Task requirements:
Repeat the listing below word for word, stopping after the line that contains "samples pre-edge values.".

Exercise inputs:
<file path="src/rtl/kernel_stream_harness.sv">
// Run-control and output-compaction harness for HLS kernels: synchronised start request,
// ap_start/ap_ready/ap_done sequencing over RUN_NUM runs, and an XOR fold of NUM_CH streams.
module kernel_stream_harness #(
  parameter int NUM_CH      = 1,
  parameter int DIN_WIDTH   = 32,
  parameter int OUT_WIDTH   = 4,
  parameter int RUN_NUM     = 8,
  parameter int SYNC_STAGES = 3
) (
  input  logic                        ap_clk,
  input  logic                        ap_rst_n,
  input  logic                        start_req,
  output logic                        ap_start,
  input  logic                        ap_ready,
  input  logic                        ap_done,
  input  logic [NUM_CH*DIN_WIDTH-1:0] ch_din,
  input  logic [NUM_CH-1:0]           ch_write,
  output logic [OUT_WIDTH-1:0]        data_out,
  output logic                        data_valid,
  output logic [OUT_WIDTH-1:0]        signature,
  output logic [15:0]                 run_cnt,
  output logic                        busy,
  output logic                        all_done
);

  localparam int          SLICES     = DIN_WIDTH / OUT_WIDTH;
  localparam logic [15:0] RUN_TARGET = 16'(RUN_NUM);

  typedef enum logic [1:0] {
    ST_IDLE,
    ST_START,
    ST_WAIT
  } state_t;

  // Start request synchroniser and rising-edge detect
  logic [SYNC_STAGES-1:0] sync_q;
  logic                   req_prev_q;
  logic                   req_sync;
  logic                   req_rise;

  // NOTE: clocked state uses non-blocking assignments so every flop samples pre-edge values.
  always_ff @(posedge ap_clk) begin
    if (!ap_rst_n) begin
      sync_q     <= '0;
      req_prev_q <= 1'b0;
    end else begin
      sync_q     <= {sync_q[SYNC_STAGES-2:0], start_req};
      req_prev_q <= sync_q[SYNC_STAGES-1];
    end
  end

  assign req_sync = sync_q[SYNC_STAGES-1];
  assign req_rise = req_sync & ~req_prev_q;

  // Run-control FSM
  state_t      state_q, state_d;
  logic        done_evt;
  logic        run_limit_hit;
  logic        req_accept;
  logic [15:0] run_cnt_inc;

  assign run_cnt_inc   = (run_cnt == 16'hFFFF) ? run_cnt : run_cnt + 16'd1;
  assign run_limit_hit = (RUN_NUM != 0) && (run_cnt_inc == RUN_TARGET);
  assign req_accept    = (state_q == ST_IDLE) && req_rise;

  // NOTE: every always_comb output gets a default first so no path can infer a latch.
  always_comb begin
    state_d  = state_q;
    done_evt = 1'b0;
    case (state_q)
      ST_IDLE:  if (req_rise) state_d = ST_START;
      ST_START: begin
        if (ap_ready) begin
          if (ap_done) done_evt = 1'b1;
          else         state_d  = ST_WAIT;
        end
      end
      ST_WAIT:  if (ap_done) done_evt = 1'b1;
      default:  state_d = ST_IDLE;
    endcase
    // A finished run either ends the request or immediately starts the next one
    if (done_evt) begin
      if (run_limit_hit)                  state_d = ST_IDLE;
      else if (RUN_NUM == 0 && !req_sync) state_d = ST_IDLE;
      else                                state_d = ST_START;
    end
  end

  always_ff @(posedge ap_clk) begin
    if (!ap_rst_n) begin
      state_q  <= ST_IDLE;
      ap_start <= 1'b0;
      run_cnt  <= '0;
      all_done <= 1'b0;
    end else begin
      state_q  <= state_d;
      ap_start <= (state_d == ST_START);
      if (req_accept) begin
        run_cnt  <= '0;
        all_done <= 1'b0;
      end else if (done_evt) begin
        run_cnt <= run_cnt_inc;
        if (run_limit_hit) all_done <= 1'b1;
      end
    end
  end

  assign busy = (state_q != ST_IDLE);

  // Fold stage 1: per-channel slice XOR, zero for idle channels
  logic [NUM_CH-1:0][OUT_WIDTH-1:0] fold_d, fold_q;
  logic                             v1_q;

  always_comb begin
    fold_d = '0;
    for (int k = 0; k < NUM_CH; k++) begin
      if (ch_write[k]) begin
        for (int s = 0; s < SLICES; s++) begin
          fold_d[k] = fold_d[k] ^ ch_din[k*DIN_WIDTH + s*OUT_WIDTH +: OUT_WIDTH];
        end
      end
    end
  end

  // Fold stage 2: cross-channel XOR
  logic [OUT_WIDTH-1:0] out_d;

  always_comb begin
    out_d = '0;
    for (int k = 0; k < NUM_CH; k++) begin
      out_d = out_d ^ fold_q[k];
    end
    if (!v1_q) out_d = '0;
  end

  always_ff @(posedge ap_clk) begin
    if (!ap_rst_n) begin
      fold_q     <= '0;
      v1_q       <= 1'b0;
      data_out   <= '0;
      data_valid <= 1'b0;
    end else begin
      fold_q     <= fold_d;
      v1_q       <= |ch_write;
      data_out   <= out_d;
      data_valid <= v1_q;
    end
  end

  // Rotating signature; a single-bit signature has nothing to rotate
  logic [OUT_WIDTH-1:0] sig_rot;

  if (OUT_WIDTH == 1) begin : g_rot1
    assign sig_rot = signature;
  end else begin : g_rotn
    assign sig_rot = {signature[OUT_WIDTH-2:0], signature[OUT_WIDTH-1]};
  end

  always_ff @(posedge ap_clk) begin
    if (!ap_rst_n) begin
      signature <= '0;
    end else if (req_accept) begin
      signature <= '0;
    end else if (data_valid) begin
      signature <= sig_rot ^ data_out;
    end
  end

endmodule

</file>
<file path="config.mk">
export PLATFORM = sky130hd
export DESIGN_NAME = kernel_stream_harness
export DESIGN_NICKNAME = d
export VERILOG_FILES = /design/src/rtl/kernel_stream_harness.sv
export SDC_FILE = /design/constraint.sdc
export NUM_CORES = 1
export LEC_CHECK = 0
export BUFFER_PORTS_ARGS = -buffer_cell sky130_fd_sc_hd__buf_2
export CAP_MARGIN = 20
export CORE_MARGIN = 3
export CORE_UTILIZATION = 25
export CTS_BUF_LIST = sky130_fd_sc_hd__clkbuf_8
export CTS_CLUSTER_DIAMETER = 30
export DETAILED_ROUTE_END_ITERATION = 10
export HOLD_SLACK_MARGIN = 0.05
export PLACE_DENSITY_LB_ADDON = 0.08
export SETUP_SLACK_MARGIN = 0.2
export SYNTH_ARGS = -nofsm -noshare
export SYNTH_HDL_FRONTEND = slang
export SYNTH_SLANG_ARGS = --single-unit
</file>
<file path="constraint.sdc">
create_clock -name ap_clk -period 2.15 [get_ports ap_clk]
set_input_delay 0.3225 -clock ap_clk [delete_from_list [all_inputs] [get_ports ap_clk]]
set_output_delay 0.3225 -clock ap_clk [all_outputs]
set_load 0.005 [all_outputs]
</file>
==> results.toml <==
[status]
status = "finished, violations left"
violations = "setup timing"

[power_and_ir_drop]
p_sw_uw = 395
combinationalPowerShare_pct = 15.4
switching_share_pct = 26.2
peakVddDrop_mv = 0.231
power_density_nw_per_um2 = 487
p_clk_share_pct = 35.4
power_frac_seq_pct = 49.2
p_leak_uw = 0.00140
p_int_uw = 1110

[run]
drv_cap = 0

[final_layout]
final_layout_size_suffix_gt1_share_pct = 43.0
insertedDiodeCount = 0
area_growth_pct = 43.0
final_cell_mix = "buf_2, buf_4, dfxtp_1"
final_common_cell = "buf_2"
fin_area_um2 = 3100
regArea_um2 = 776
final_nets = 398
multi_input_area_um2 = 1460
fillers = 870

[worst_hold_path]
hold_path_class = "input port to register"
hold_start = "start_req"
min_path_cells = 2
hold_end = "sync_q[0]"

[grt]
grt_pass1_vias = 2127
antenna_found_initial = 0
grt_first_pass_wirelength_um = 10500
grt_max_degree = 21
grtUsageTotal_pct = 13.1
gr-usage-met1_pct = 15.8
grt.met3_usage_pct = 3.47
busiest_layer = "met2"
use_met2_pct = 22.2
gr-total-overflow = 0

[clock_tree]
cts.sinks = 38
cts_inserted_buffers = 5
cts_root_buf = "clkbuf_8"
clk-insertion-delay-late_ns = 0.30
clockBufferDepth = 2
htreeDepth = 2
cts_tree = "done"
clk_pin_slew_ns = 0.09

[sta]
worst_slew_pin_slew_ns = 0.436
rsz0062_at_grt = "true"
fmax_mhz = 464
skew_ns = 0.00726
period_minus_slack_ns = 2.16
hold_viol = 0
setup_ws_ns = -0.00544
finalSetupViolCount = 1
fin_setup_tns_ns = -0.00544
timing.final.crit_share_pct = 100
drv_slew = 0
max-slew-margin-rel_pct = 70.7

[yosys]
yosys.area.top_type_share_pct = 35.1
ys_seq_elements = 38
synth_largest_area_cell = "dfxtp_1"
synth.net_count = 294
synth.area.top_cells = "dfxtp_1, xnor2_1, xor2_1, nor2_1, nand2_1"
synth_edf_count = 0
syn_inst = 251
synth.distinct_cells = 47
ys_warn_count = 0
ys_async_sr_fraction_pct = 0
synth_seq_area_share_pct = 35.1
synth_ff_type = "dfxtp_1"
synthesis.area_um2 = 2170
syn_avg_cell_area_um2 = 8.63

[drt]
drc = 0
via_count = 2125
via_per_inst = 4.61
wl_per_cell_um = 13.5
first_pass_iters = 4
routed_wl_um = 6220
final_antenna_net_count = 0
drtIter0Drc = 61

[setup_path]
crit_path_max_fanout = 4
rrSetupSlack_ns = -0.005
crit_type = "register to register"
r2r_cells = 7
regToRegEndpoint = "ap_start"
cp.arrival_ns = 2.32
cp-end-kind = "register"
worstReg2RegStart = "run_cnt[0]"
required_ns = 2.32
critPathLaunchType = "register"

[floorplan]
io-pin-count = 66
die_w_um = 99.1
rows = 33
core_area_um2 = 8300
die_h_um = 99.1
start_util_pct = 26.1
die_area_um2 = 9820

[place]
place_congestion = 0.890
portBuffers = 65
place_ws_ns = -0.0605
place_area_um2 = 2830
dp_hpwl_um = 4930
[critical path, cell delays in order (launching register included)]
cell	delay, ns
dfxtp_4	0.38
ha_4	0.13
nand4_1	0.21
nor4_2	0.37
mux2_4	0.35
a221o_2	0.33
nor3_4	0.15
a211oi_1	0.11
[power groups by stage]
stage | registers (µW) | logic [µW] | clock network, µW
after floorplan | 756 | 154 | 0
after global placement | 758 | 232 | 0
after detailed placement | 759 | 231 | 0
after CTS | 742 | 234 | 556
after global routing | 746 | 261 | 581
final | 742 | 232 | 534
[cell usage after synthesis (3+ instances only)]
cell      count
dfxtp_1      38
nor2_1       30
xnor2_1      29
nand2_1      18
xor2_1       16
nand3_1       8
nor3_1        8
a211oi_1      7
a21oi_1       7
and2_1        7
and3_1        7
o21ai_0       6
ha_1          5
inv_1         5
and3_2        4
clkbuf_1      4
nand4_1       4
nor4_1        4
mux2i_1       3
nand2b_1      3
o211ai_1      3
or2_2         3
[cell type report]
cell class                 instances  share of cell area (%)
clock inverter                     2                   0.363
sequential                        38                    25.0
multi-input combinational        201                    47.1
clock buffer                       6                    2.67
timing repair buffer             104                    20.0
inverter                           5                   0.606
tap                              105                    4.24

Written solution:
<file path="src/rtl/kernel_stream_harness.sv">
// Run-control and output-compaction harness for HLS kernels: synchronised start request,
// ap_start/ap_ready/ap_done sequencing over RUN_NUM runs, and an XOR fold of NUM_CH streams.
module kernel_stream_harness #(
  parameter int NUM_CH      = 1,
  parameter int DIN_WIDTH   = 32,
  parameter int OUT_WIDTH   = 4,
  parameter int RUN_NUM     = 8,
  parameter int SYNC_STAGES = 3
) (
  input  logic                        ap_clk,
  input  logic                        ap_rst_n,
  input  logic                        start_req,
  output logic                        ap_start,
  input  logic                        ap_ready,
  input  logic                        ap_done,
  input  logic [NUM_CH*DIN_WIDTH-1:0] ch_din,
  input  logic [NUM_CH-1:0]           ch_write,
  output logic [OUT_WIDTH-1:0]        data_out,
  output logic                        data_valid,
  output logic [OUT_WIDTH-1:0]        signature,
  output logic [15:0]                 run_cnt,
  output logic                        busy,
  output logic                        all_done
);

  localparam int          SLICES     = DIN_WIDTH / OUT_WIDTH;
  localparam logic [15:0] RUN_TARGET = 16'(RUN_NUM);

  typedef enum logic [1:0] {
    ST_IDLE,
    ST_START,
    ST_WAIT
  } state_t;

  // Start request synchroniser and rising-edge detect
  logic [SYNC_STAGES-1:0] sync_q;
  logic                   req_prev_q;
  logic                   req_sync;
  logic                   req_rise;

  // NOTE: clocked state uses non-blocking assignments so every flop samples pre-edge values.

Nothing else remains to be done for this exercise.